Owners of SMEs across the country probably share an ambivalence towards corporate data – they want to explore its commercial potential but may feel daunted by the associated legal and ethical obligations. Put simply, mitigating risk while reaping maximum commercial reward is the crux of today’s data management challenge. Here’s a list of what to do and what to avoid.

Do: Strive to unify your data

One of the key overriding goals of any data management initiative is to improve the way an organisation understands and exploits its commercial information, which can then be fed into important decision-making and processes. These range from helping identify opportunities, to minimising the number of customers who defect to competitors, to engaging with audiences across all communication platforms.

In order to achieve these benefits, it is imperative that disparate data “siloes” are joined up, and that an integrated, unified repository is created; this is the fundamental starting point of advanced data management.

Do: Aim for the single customer view

The process of centralising data will shed new light on what happens to the information within your organisation. Where is it captured, stored, and how is it currently used? Are all communication channels feeding data into the repository to create a rounded picture of your customer base? In turn, do all touch points have access to the resulting unified customer profile?

For instance, if customer service agents have up-to-the-minute information on customer behaviour, they are able to provide an efficient and informed response to queries. If sales information is made accessible to managers, this can enhance their view of business performance and even direct future product development.

Do: Think beyond marketing

It is important that the organic view of the customer is shaped by data from as many areas of the business as possible, not simply marketing. A CRM solution can draw together data from various departments, all of which provide a more holistic profile of customers and their journey to purchase. Each insight – from payment history to preferred channels of communication – provides actionable commercial intelligence.

Don’t: Overlook data accuracy

There is little point of analysing your firm’s data processes and overhauling systems if the data itself is not reliable. Data accuracy is an even thornier issue if the data lies in separate siloes, as we mentioned earlier – it is likely that each source contains inconsistent or conflicting information. These days, ironing out inconsistencies and checking accuracy is an integral part of any integration project.

In practical terms, customer addresses should be regularly screened for “goneaways” (movers) and for those who have passed away, to avoid wasted marketing spend, not to mention brand damage caused by sending insensitive communications.

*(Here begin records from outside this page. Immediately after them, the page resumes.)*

--- src/rtl/spi_master.sv ---
// SPI master: one 8-bit, MSB-first, mode-0 full-duplex frame per start request.
// SS/SCK/MOSI and all status outputs come straight from flops; MISO is
// double-flop synchronised before it is shifted into the receive register.
module spi_master #(
  parameter int HALF_PERIOD = 8
) (
  input  logic       clk,
  input  logic       rst,
  input  logic       start,
  input  logic [7:0] tx_data,
  input  logic       MISO,
  output logic       busy,
  output logic       done,
  output logic [7:0] rx_data,
  output logic       SS,
  output logic       SCK,
  output logic       MOSI
);

  typedef enum logic [2:0] {
    S_IDLE,
    S_LEAD,
    S_HIGH,
    S_LOW,
    S_TRAIL,
    S_GAP
  } state_t;

  // Divider terminal count: every timed state lasts HALF_PERIOD cycles.
  localparam logic [7:0] DIV_LAST = 8'(HALF_PERIOD - 1);

  state_t     r_state, w_state_next;
  logic [7:0] r_div, w_div_next;
  logic [2:0] r_bit, w_bit_next;
  logic [7:0] r_tx, w_tx_next;
  logic [7:0] r_rx, w_rx_next;
  logic [7:0] r_rx_data, w_rx_data_next;
  logic       r_ss, w_ss_next;
  logic       r_sck, w_sck_next;
  logic       r_busy, w_busy_next;
  logic       r_done, w_done_next;
  logic       r_miso_meta, r_miso_sync;
  logic       w_div_end;

  assign w_div_end = (r_div == DIV_LAST);

  // MOSI is the MSB of the tx shift register; it is cleared on entering GAP.
  assign SS      = r_ss;
  assign SCK     = r_sck;
  assign MOSI    = r_tx[7];
  assign busy    = r_busy;
  assign done    = r_done;
  assign rx_data = r_rx_data;

  // Two-flop synchroniser for the asynchronous MISO pin.
  always_ff @(posedge clk or negedge rst) begin
    if (!rst) begin
      r_miso_meta <= 1'b0;
      r_miso_sync <= 1'b0;
    end else begin
      r_miso_meta <= MISO;
      r_miso_sync <= r_miso_meta;
    end
  end

  // State, counters, shift registers and registered outputs.
  always_ff @(posedge clk or negedge rst) begin
    if (!rst) begin
      r_state   <= S_IDLE;
      r_div     <= 8'd0;
      r_bit     <= 3'd0;
      r_tx      <= 8'd0;
      r_rx      <= 8'd0;
      r_rx_data <= 8'd0;
      r_ss      <= 1'b1;
      r_sck     <= 1'b0;
      r_busy    <= 1'b0;
      r_done    <= 1'b0;
    end else begin
      r_state   <= w_state_next;
      r_div     <= w_div_next;
      r_bit     <= w_bit_next;
      r_tx      <= w_tx_next;
      r_rx      <= w_rx_next;
      r_rx_data <= w_rx_data_next;
      r_ss      <= w_ss_next;
      r_sck     <= w_sck_next;
      r_busy    <= w_busy_next;
      r_done    <= w_done_next;
    end
  end

  // Next-state and next-output logic; outputs change only on state entry.
  always_comb begin
    w_state_next   = r_state;
    w_div_next     = r_div + 8'd1;
    w_bit_next     = r_bit;
    w_tx_next      = r_tx;
    w_rx_next      = r_rx;
    w_rx_data_next = r_rx_data;
    w_ss_next      = r_ss;
    w_sck_next     = r_sck;
    w_busy_next    = r_busy;
    w_done_next    = 1'b0;

    case (r_state)
      S_IDLE: begin
        w_div_next = 8'd0;
        if (start) begin
          w_state_next = S_LEAD;
          w_tx_next    = tx_data;
          w_bit_next   = 3'd0;
          w_ss_next    = 1'b0;
          w_busy_next  = 1'b1;
        end
      end
      S_LEAD, S_LOW: begin
        if (w_div_end) begin
          // Rising edge: sample the synchronised MISO into the rx LSB.
          w_state_next = S_HIGH;
          w_div_next   = 8'd0;
          w_sck_next   = 1'b1;
          w_rx_next    = {r_rx[6:0], r_miso_sync};
        end
      end
      S_HIGH: begin
        if (w_div_end) begin
          w_div_next = 8'd0;
          w_sck_next = 1'b0;
          if (r_bit == 3'd7) begin
            // Last falling edge: MOSI keeps bit 0 through TRAIL.
            w_state_next = S_TRAIL;
          end else begin
            w_state_next = S_LOW;
            w_bit_next   = r_bit + 3'd1;
            w_tx_next    = {r_tx[6:0], 1'b0};
          end
        end
      end
      S_TRAIL: begin
        if (w_div_end) begin
          w_state_next   = S_GAP;
          w_div_next     = 8'd0;
          w_ss_next      = 1'b1;
          w_tx_next      = 8'd0;
          w_done_next    = 1'b1;
          w_rx_data_next = r_rx;
        end
      end
      S_GAP: begin
        if (w_div_end) begin
          w_state_next = S_IDLE;
          w_div_next   = 8'd0;
          w_busy_next  = 1'b0;
        end
      end
      default: begin
        w_state_next = S_IDLE;
        w_div_next   = 8'd0;
      end
    endcase
  end

endmodule

--- config.mk ---
export PLATFORM = sky130hd
export DESIGN_NAME = spi_master
export DESIGN_NICKNAME = d
export VERILOG_FILES = /design/src/rtl/spi_master.sv
export SDC_FILE = /design/constraint.sdc
export NUM_CORES = 1
export LEC_CHECK = 0
export ABC_AREA = 1
export CAP_MARGIN = 20
export CORE_UTILIZATION = 40
export CTS_CLUSTER_DIAMETER = 120
export DETAILED_ROUTE_END_ITERATION = 16
export PLACE_DENSITY_LB_ADDON = 0.2
export SLEW_MARGIN = 20
export SYNTH_ARGS = -nofsm -noshare
export SYNTH_HDL_FRONTEND = slang
export SYNTH_SLANG_ARGS = --single-unit
--- constraint.sdc ---
create_clock -name clk -period 1.8 [get_ports clk]
set_input_delay 0.36 -clock clk [delete_from_list [all_inputs] [get_ports clk]]
set_output_delay 0.36 -clock clk [all_outputs]
set_load 0.05 [all_outputs]
==> impl_metrics.toml <==
[run_status]
status = "finished, final reports clean"

[clock_network]
cts_buffers = 5
cts_setup_buffers = 0
holdBufCountCts = 0
cts_tree = "done"
ctsLongestPathBuffers = 2
htree_num_levels = 2
cts_root_buf = "clkbuf_8"
clock_latency_ns = 0.30
clk_pin_slew_ns = 0.08
numClockSinks = 44
cts-resized-gates = 0

[global_route]
antenna_found_initial = 0
grt_pass1_wl_um = 6540
grt_max_degree = 45
grt_usage_pct = 15.7
grt_overflow_total = 0
first_global_vias = 1494

[synthesis]
ys_ff_latch = 44
syn_inst = 241
ys_seq_area_share_pct = 52.3
yosys_warnings = 0
avgSynthCellArea_um2 = 8.74
yosysTopAreaCell = "dfrtp_1"
netlist.area_leader.share_pct = 51.1
synth_cell_types = 25
synth_fp_nets = 256
synth_area_leaders = "dfrtp_1 (51%), nand2_1 (13%), nand3_1 (5.2%)"
synth_area_um2 = 2110

[route]
drtIter0Drc = 31
via_count = 1580
wl_met1_um = 1770
wl_met2_um = 1780
ant_nets = 0
viasPerCell = 4.65
drc_errors = 0
wl_per_cell_um = 10.9
maxUsedRoutingLayer = "met4"
met3_length_um = 95
routed_wl_um = 3710
dr.pass1.iters = 5

[setup_path]
path_delay_family = "simple AND/OR/NAND/NOR gates"
worst_setup_path_end_kind = "register"
path_max_fanout = 9
critPathMaxStageDelay_ns = 0.40
arrival_ns = 1.77
path_cells = "ha_1 > ha_1 > nand3_1 > nand2_4 > nor2_4 > nand2_4 > nand2_1 > nand2_1"
cp.buffers_inverters = 0
crit_type = "register to register"
slowest_stage = "dfrtp_1"
worstPathRequired_ns = 1.99
cp-start-kind = "register"

[final_layout]
insertedDiodeCount = 0
area_growth_pct = 17.5
drive_gt1_share_pct = 17.0
final_util_pct = 48.8
fin_nets = 284

[power_and_ir_drop]
p_leak_nw = 1.27
vdd_drop_max_uv = 808
power_density_nw_per_um2 = 735

[floorplan]
initial_core_util_pct = 41.5
die_h_um = 74.6
rows = 26
io_pins = 25
coreArea_um2 = 5070
die_x_um = 74.6
die_area_um2 = 5560

[sta]
tns_ns = 0
fmax_ghz = 0.630
slew_headroom_pct = 63.9
finalClockSkew_ns = 0.0109
min_period_ns = 1.59
slew_violations = 0
worstMarginPinSlew_ns = 0.542
hold_viol_final = 0
fin_crit_sh_pct = 88.2
setup_viol = 0
grt_setup_unrepaired = "no"

[placement]
gp_congestion = 0.777
dp_hpwl_um = 2660
port_buffers = 24

[flow_run]
cap_violations = 0

[hold_path]
hold_path.class = "input pin to asynchronous set/reset pin"
## where the power goes
| group | internal (mW) | leakage (nW) | switching [mW] |
|---|---|---|---|
| logic | 0.0295 | 0.636 | 0.0349 |
| clock network | 0.418 | 0.0583 | 0.339 |
| registers | 0.995 | 0.575 | 0.00263 |
| total | 1.44 | 1.27 | 0.376 |
## per-stage QoR
step / power, mW / cell area, um2 / cells / worst slack (ns) / hold slack, ns
2_1_floorplan: 1.04 / 2110 / 241 / 0.349 / 0.0644
3_3_place_gp: 1.08 / 2360 / 332 / 0.160 / 0.335
3_5_place_dp: 1.09 / 2360 / 332 / 0.132 / 0.337
4_1_cts: 1.85 / 2470 / 340 / 0.195 / 0.142
5_1_grt: 1.90 / 2470 / 340 / 0.0493 / 0.177
6_report: 1.82 / 2470 / 340 / 0.212 / 0.132
## sequential cells by signal (all words and copies together), names as in the netlist
signal and count:
SS 1, done 1, r_bit 3, busy 1, r_tx 8, r_state 3
rx_data 8, r_rx 8, r_div 8, r_miso_sync 1, SCK 1, r_miso_meta 1
## worst reg2reg max path, cell delays in order (launching register included)
cell and delay [ns]:
dfrtp_1 0.40, ha_1 0.21, ha_1 0.19, nand3_1 0.15, nand2_4 0.08, nor2_4 0.21
nand2_4 0.13, nand2_1 0.08, nand2_1 0.05
## cell usage in the layout, fill, tap and decap left out
cell and n:
xor2_1 1, nand3_1 22, dfstp_2 1, nand2_1 72, o22ai_1 1, bufinv_16 1, nor3_1 4, o21ai_1 14
inv_1 25, clkbuf_8 5, nor3b_2 1, buf_2 1, nor2_1 18, nor2_8 1, ha_1 3, nand2_4 4
nand3b_4 1, clkdlybuf4s50_1 10, dfrtp_1 43, nor2_4 3, nand4_1 2, o21ai_0 5, inv_2 3, buf_4 14
nand3_2 1, nand3_4 1, clkinv_4 3, a21oi_1 4, nand2_2 6
## cell usage after synthesis
| library cell | number |
|---|---|
| dfstp_2 | 1 |
| o21ai_1 | 14 |
| ha_1 | 3 |
| nor3_1 | 4 |
| nand3_1 | 22 |
| nand3_2 | 1 |
| nor3b_2 | 1 |
| nor2_8 | 1 |
| inv_1 | 25 |
| o22ai_1 | 1 |
| inv_2 | 3 |
| dfrtp_1 | 43 |
| clkinv_4 | 1 |
| nand2_1 | 72 |
| nand4_1 | 2 |
| xor2_1 | 1 |
| nor2_1 | 18 |
| nand3b_4 | 1 |
| nand2_4 | 4 |
| buf_6 | 4 |
| a21oi_1 | 4 |
| nand2_2 | 6 |
| o21ai_0 | 5 |
| nand3_4 | 1 |
| nor2_4 | 3 |
## per-layer routing
metal,global-route usage [%],vias to the layer above
met5,0,-
met1,20.4,731
met4,5.66,0
met3,3.25,5
met2,25.9,21
li1,-,823
## path summary, 6_finish.rpt
path	slack, ns	to	startpoint	cells past startpoint
max	0.21	r_tx[4]	r_bit[0]	8
min	0.13	r_state[2]	rst	2
max reg2reg	0.21	r_tx[4]	r_bit[0]	8
min reg2reg	0.36	r_miso_sync	r_miso_meta	0
max in group asynchronous	1.29	SS	rst	2
min in group clk	0.36	r_miso_sync	r_miso_meta	0
## area by class of cell
class	instances	area (um2)
clock buffers	5	68.8
flip-flops and latches	44	1100
repair buffers	25	210
inverters	29	114
clock inverters	3	47.5
fillers	496	2600
well taps	70	87.6
multi-input cells	164	845
## kinds of logic after synthesis
group	count (synthesis)	synth area share (%)
AND/OR/NAND/NOR	136	32.1
flip-flops	44	52.3
adder cells (fa/ha/maj)	3	1.78
XOR/XNOR	1	0.416
buffers and inverters	33	7.55
AO/OA/AOI/OAI	24	5.76
Note: power is estimated with default switching activity, not from simulation.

Don’t: Neglect good governance

This leads us to the legal and compliance aspects of data management. Inaccurate data could land your company in hot water with the authorities, such as the Information Commissioner’s Office (ICO), especially when the General Data Protection Regulation (GDPR) is enforced. The new regulation says databases should be kept accurate and up-to-date, which means poorly managed records could represent a technical breach of the regulation.

Aside from accuracy, GDPR includes stipulations regarding data processing, such as requirements for a privacy policy that allows customers to request that their data be disclosed, amended or erased within 30 days. This is likely a tall order if the company does not have a grip on its internal data processes.

Don’t: Forget your people

Each of our key dos and don’ts are defined by common themes – transparency, accountability, consistency and a “one company” ethos. In many ways these can be achieved through implementing technology systems to enforce appropriate processes across internal and external platforms, but people are still in charge of those systems and strategies and are responsible for acting on intelligence derived from data.

Your company’s culture is a crucial factor in how successfully data is harnessed – and this involves training, supported by your technology partners, and that applies to SMEs of all sizes.